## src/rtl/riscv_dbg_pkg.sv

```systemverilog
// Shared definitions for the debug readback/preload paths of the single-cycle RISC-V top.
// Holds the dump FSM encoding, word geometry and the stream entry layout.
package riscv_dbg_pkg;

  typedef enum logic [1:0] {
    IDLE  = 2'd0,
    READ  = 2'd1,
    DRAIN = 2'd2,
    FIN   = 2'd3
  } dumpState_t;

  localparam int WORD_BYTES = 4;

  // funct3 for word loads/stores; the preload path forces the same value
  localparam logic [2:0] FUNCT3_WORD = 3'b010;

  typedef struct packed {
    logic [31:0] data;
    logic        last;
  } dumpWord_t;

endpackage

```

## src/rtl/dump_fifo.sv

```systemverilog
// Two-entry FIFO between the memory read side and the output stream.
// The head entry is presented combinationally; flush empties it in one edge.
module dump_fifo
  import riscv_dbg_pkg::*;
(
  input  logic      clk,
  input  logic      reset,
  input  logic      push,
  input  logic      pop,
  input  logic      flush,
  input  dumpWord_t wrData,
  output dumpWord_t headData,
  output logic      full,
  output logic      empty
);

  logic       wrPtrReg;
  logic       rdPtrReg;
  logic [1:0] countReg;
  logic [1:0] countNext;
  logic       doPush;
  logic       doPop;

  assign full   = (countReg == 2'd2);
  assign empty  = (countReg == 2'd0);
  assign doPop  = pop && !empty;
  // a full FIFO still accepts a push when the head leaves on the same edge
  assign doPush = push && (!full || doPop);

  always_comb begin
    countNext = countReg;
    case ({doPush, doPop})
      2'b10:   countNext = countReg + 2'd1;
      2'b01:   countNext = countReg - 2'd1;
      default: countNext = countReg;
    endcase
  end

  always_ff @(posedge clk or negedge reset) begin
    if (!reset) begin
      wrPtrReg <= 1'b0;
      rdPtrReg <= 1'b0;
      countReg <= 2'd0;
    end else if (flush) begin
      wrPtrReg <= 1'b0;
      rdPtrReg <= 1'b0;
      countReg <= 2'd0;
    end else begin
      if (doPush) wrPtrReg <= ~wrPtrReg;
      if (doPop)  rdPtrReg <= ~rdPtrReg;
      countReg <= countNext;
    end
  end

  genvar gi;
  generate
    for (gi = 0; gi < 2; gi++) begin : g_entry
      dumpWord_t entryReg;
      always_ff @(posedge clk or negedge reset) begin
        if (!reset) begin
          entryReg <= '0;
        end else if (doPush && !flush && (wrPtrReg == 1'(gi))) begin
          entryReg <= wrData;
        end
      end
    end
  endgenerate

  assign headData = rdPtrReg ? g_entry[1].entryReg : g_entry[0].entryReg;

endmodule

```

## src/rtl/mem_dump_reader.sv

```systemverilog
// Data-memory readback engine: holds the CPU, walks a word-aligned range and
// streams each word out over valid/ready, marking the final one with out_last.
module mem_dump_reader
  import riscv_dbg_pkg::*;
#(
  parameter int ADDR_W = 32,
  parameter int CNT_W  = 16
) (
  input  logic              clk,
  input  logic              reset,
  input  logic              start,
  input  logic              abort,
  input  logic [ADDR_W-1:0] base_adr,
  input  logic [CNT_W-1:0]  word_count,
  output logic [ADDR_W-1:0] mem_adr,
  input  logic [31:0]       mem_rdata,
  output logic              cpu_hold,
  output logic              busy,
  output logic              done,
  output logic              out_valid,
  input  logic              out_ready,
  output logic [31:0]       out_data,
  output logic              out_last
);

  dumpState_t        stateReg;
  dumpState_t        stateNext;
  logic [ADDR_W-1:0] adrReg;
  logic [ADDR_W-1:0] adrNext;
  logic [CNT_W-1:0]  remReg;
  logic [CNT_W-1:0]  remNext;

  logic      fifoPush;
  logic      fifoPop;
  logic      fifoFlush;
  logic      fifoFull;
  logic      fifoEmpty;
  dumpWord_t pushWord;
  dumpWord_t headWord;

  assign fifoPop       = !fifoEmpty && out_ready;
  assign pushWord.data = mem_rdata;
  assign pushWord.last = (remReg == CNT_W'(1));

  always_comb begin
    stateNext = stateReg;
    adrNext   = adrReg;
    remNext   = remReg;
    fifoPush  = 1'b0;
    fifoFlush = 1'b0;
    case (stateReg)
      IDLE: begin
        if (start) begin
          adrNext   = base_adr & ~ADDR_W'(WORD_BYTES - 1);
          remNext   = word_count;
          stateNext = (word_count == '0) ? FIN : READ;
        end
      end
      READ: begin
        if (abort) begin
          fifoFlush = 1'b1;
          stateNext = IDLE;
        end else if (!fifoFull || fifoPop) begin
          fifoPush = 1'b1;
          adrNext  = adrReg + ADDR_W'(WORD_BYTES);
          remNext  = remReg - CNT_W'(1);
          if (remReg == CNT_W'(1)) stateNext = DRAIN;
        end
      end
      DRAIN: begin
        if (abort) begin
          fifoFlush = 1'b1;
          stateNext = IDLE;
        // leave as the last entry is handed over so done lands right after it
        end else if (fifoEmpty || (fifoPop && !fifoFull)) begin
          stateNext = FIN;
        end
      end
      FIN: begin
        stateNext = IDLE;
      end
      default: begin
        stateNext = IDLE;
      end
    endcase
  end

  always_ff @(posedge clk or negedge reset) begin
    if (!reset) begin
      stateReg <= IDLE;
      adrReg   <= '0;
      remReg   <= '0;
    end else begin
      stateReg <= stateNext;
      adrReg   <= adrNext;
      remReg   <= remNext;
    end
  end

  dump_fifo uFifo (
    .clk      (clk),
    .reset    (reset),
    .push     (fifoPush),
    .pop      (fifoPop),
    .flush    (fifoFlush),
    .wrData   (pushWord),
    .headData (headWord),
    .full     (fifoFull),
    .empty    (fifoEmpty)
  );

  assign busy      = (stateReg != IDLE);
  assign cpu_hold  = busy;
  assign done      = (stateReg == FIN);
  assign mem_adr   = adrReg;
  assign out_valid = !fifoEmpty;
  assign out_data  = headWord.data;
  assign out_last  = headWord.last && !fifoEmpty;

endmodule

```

## EXERCISE PROMPT
Every line above should be output exactly as it stands.

## RESULT OF THIS TASK
## src/rtl/riscv_dbg_pkg.sv

```systemverilog
// Shared definitions for the debug readback/preload paths of the single-cycle RISC-V top.
// Holds the dump FSM encoding, word geometry and the stream entry layout.
package riscv_dbg_pkg;

  typedef enum logic [1:0] {
    IDLE  = 2'd0,
    READ  = 2'd1,
    DRAIN = 2'd2,
    FIN   = 2'd3
  } dumpState_t;

  localparam int WORD_BYTES = 4;

  // funct3 for word loads/stores; the preload path forces the same value
  localparam logic [2:0] FUNCT3_WORD = 3'b010;

  typedef struct packed {
    logic [31:0] data;
    logic        last;
  } dumpWord_t;

endpackage

```

## src/rtl/dump_fifo.sv

```systemverilog
// Two-entry FIFO between the memory read side and the output stream.
// The head entry is presented combinationally; flush empties it in one edge.
module dump_fifo
  import riscv_dbg_pkg::*;
(
  input  logic      clk,
  input  logic      reset,
  input  logic      push,
  input  logic      pop,
  input  logic      flush,
  input  dumpWord_t wrData,
  output dumpWord_t headData,
  output logic      full,
  output logic      empty
);

  logic       wrPtrReg;
  logic       rdPtrReg;
  logic [1:0] countReg;
  logic [1:0] countNext;
  logic       doPush;
  logic       doPop;

  assign full   = (countReg == 2'd2);
  assign empty  = (countReg == 2'd0);
  assign doPop  = pop && !empty;
  // a full FIFO still accepts a push when the head leaves on the same edge
  assign doPush = push && (!full || doPop);

  always_comb begin
    countNext = countReg;
    case ({doPush, doPop})
      2'b10:   countNext = countReg + 2'd1;
      2'b01:   countNext = countReg - 2'd1;
      default: countNext = countReg;
    endcase
  end

  always_ff @(posedge clk or negedge reset) begin
    if (!reset) begin
      wrPtrReg <= 1'b0;
      rdPtrReg <= 1'b0;
      countReg <= 2'd0;
    end else if (flush) begin
      wrPtrReg <= 1'b0;
      rdPtrReg <= 1'b0;
      countReg <= 2'd0;
    end else begin
      if (doPush) wrPtrReg <= ~wrPtrReg;
      if (doPop)  rdPtrReg <= ~rdPtrReg;
      countReg <= countNext;
    end
  end

  genvar gi;
  generate
    for (gi = 0; gi < 2; gi++) begin : g_entry
      dumpWord_t entryReg;
      always_ff @(posedge clk or negedge reset) begin
        if (!reset) begin
          entryReg <= '0;
        end else if (doPush && !flush && (wrPtrReg == 1'(gi))) begin
          entryReg <= wrData;
        end
      end
    end
  endgenerate

  assign headData = rdPtrReg ? g_entry[1].entryReg : g_entry[0].entryReg;

endmodule

```

## src/rtl/mem_dump_reader.sv

```systemverilog
// Data-memory readback engine: holds the CPU, walks a word-aligned range and
// streams each word out over valid/ready, marking the final one with out_last.
module mem_dump_reader
  import riscv_dbg_pkg::*;
#(
  parameter int ADDR_W = 32,
  parameter int CNT_W  = 16
) (
  input  logic              clk,
  input  logic              reset,
  input  logic              start,
  input  logic              abort,
  input  logic [ADDR_W-1:0] base_adr,
  input  logic [CNT_W-1:0]  word_count,
  output logic [ADDR_W-1:0] mem_adr,
  input  logic [31:0]       mem_rdata,
  output logic              cpu_hold,
  output logic              busy,
  output logic              done,
  output logic              out_valid,
  input  logic              out_ready,
  output logic [31:0]       out_data,
  output logic              out_last
);

  dumpState_t        stateReg;
  dumpState_t        stateNext;
  logic [ADDR_W-1:0] adrReg;
  logic [ADDR_W-1:0] adrNext;
  logic [CNT_W-1:0]  remReg;
  logic [CNT_W-1:0]  remNext;

  logic      fifoPush;
  logic      fifoPop;
  logic      fifoFlush;
  logic      fifoFull;
  logic      fifoEmpty;
  dumpWord_t pushWord;
  dumpWord_t headWord;

  assign fifoPop       = !fifoEmpty && out_ready;
  assign pushWord.data = mem_rdata;
  assign pushWord.last = (remReg == CNT_W'(1));

  always_comb begin
    stateNext = stateReg;
    adrNext   = adrReg;
    remNext   = remReg;
    fifoPush  = 1'b0;
    fifoFlush = 1'b0;
    case (stateReg)
      IDLE: begin
        if (start) begin
          adrNext   = base_adr & ~ADDR_W'(WORD_BYTES - 1);
          remNext   = word_count;
          stateNext = (word_count == '0) ? FIN : READ;
        end
      end
      READ: begin
        if (abort) begin
          fifoFlush = 1'b1;
          stateNext = IDLE;
        end else if (!fifoFull || fifoPop) begin
          fifoPush = 1'b1;
          adrNext  = adrReg + ADDR_W'(WORD_BYTES);
          remNext  = remReg - CNT_W'(1);
          if (remReg == CNT_W'(1)) stateNext = DRAIN;
        end
      end
      DRAIN: begin
        if (abort) begin
          fifoFlush = 1'b1;
          stateNext = IDLE;
        // leave as the last entry is handed over so done lands right after it
        end else if (fifoEmpty || (fifoPop && !fifoFull)) begin
          stateNext = FIN;
        end
      end
      FIN: begin
        stateNext = IDLE;
      end
      default: begin
        stateNext = IDLE;
      end
    endcase
  end

  always_ff @(posedge clk or negedge reset) begin
    if (!reset) begin
      stateReg <= IDLE;
      adrReg   <= '0;
      remReg   <= '0;
    end else begin
      stateReg <= stateNext;
      adrReg   <= adrNext;
      remReg   <= remNext;
    end
  end

  dump_fifo uFifo (
    .clk      (clk),
    .reset    (reset),
    .push     (fifoPush),
    .pop      (fifoPop),
    .flush    (fifoFlush),
    .wrData   (pushWord),
    .headData (headWord),
    .full     (fifoFull),
    .empty    (fifoEmpty)
  );

  assign busy      = (stateReg != IDLE);
  assign cpu_hold  = busy;
  assign done      = (stateReg == FIN);
  assign mem_adr   = adrReg;
  assign out_valid = !fifoEmpty;
  assign out_data  = headWord.data;
  assign out_last  = headWord.last && !fifoEmpty;

endmodule

```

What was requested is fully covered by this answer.